==> config.mk <==
export PLATFORM = sky130hd
export DESIGN_NAME = reset_clock_mode_decoder
export DESIGN_NICKNAME = d
export VERILOG_FILES = /design/src/logic/mode_table.v /design/src/logic/reset_clock_mode_decoder.v
export VERILOG_INCLUDE_DIRS = /design/src /design/src/logic
export SDC_FILE = /design/constraint.sdc
export NUM_CORES = 1
export LEC_CHECK = 0
export ABC_AREA = 1
export BUFFER_PORTS_ARGS = -buffer_cell sky130_fd_sc_hd__buf_2
export CAP_MARGIN = 10
export CORE_MARGIN = 2
export CORE_UTILIZATION = 54
export DETAILED_ROUTE_END_ITERATION = 10
export HOLD_SLACK_MARGIN = 0.06
export PLACE_DENSITY = 0.86
export SYNTH_ARGS = -nofsm -noshare
export SYNTH_HDL_FRONTEND = slang
export SYNTH_SLANG_ARGS = --single-unit
==> constraint.sdc <==
create_clock -name i_clk_sys -period 2.8 [get_ports i_clk_sys]
set_input_delay 0 -clock i_clk_sys [delete_from_list [all_inputs] [get_ports i_clk_sys]]
set_output_delay 0 -clock i_clk_sys [all_outputs]
set_load 0.03 [all_outputs]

○ ○ ○ ○

Problem statement >>
Each line of the data above must be restated word for word.

Your solution >>
==> config.mk <==
export PLATFORM = sky130hd
export DESIGN_NAME = reset_clock_mode_decoder
export DESIGN_NICKNAME = d
export VERILOG_FILES = /design/src/logic/mode_table.v /design/src/logic/reset_clock_mode_decoder.v
export VERILOG_INCLUDE_DIRS = /design/src /design/src/logic
export SDC_FILE = /design/constraint.sdc
export NUM_CORES = 1
export LEC_CHECK = 0
export ABC_AREA = 1
export BUFFER_PORTS_ARGS = -buffer_cell sky130_fd_sc_hd__buf_2
export CAP_MARGIN = 10
export CORE_MARGIN = 2
export CORE_UTILIZATION = 54
export DETAILED_ROUTE_END_ITERATION = 10
export HOLD_SLACK_MARGIN = 0.06
export PLACE_DENSITY = 0.86
export SYNTH_ARGS = -nofsm -noshare
export SYNTH_HDL_FRONTEND = slang
export SYNTH_SLANG_ARGS = --single-unit
==> constraint.sdc <==
create_clock -name i_clk_sys -period 2.8 [get_ports i_clk_sys]
set_input_delay 0 -clock i_clk_sys [delete_from_list [all_inputs] [get_ports i_clk_sys]]
set_output_delay 0 -clock i_clk_sys [all_outputs]
set_load 0.03 [all_outputs]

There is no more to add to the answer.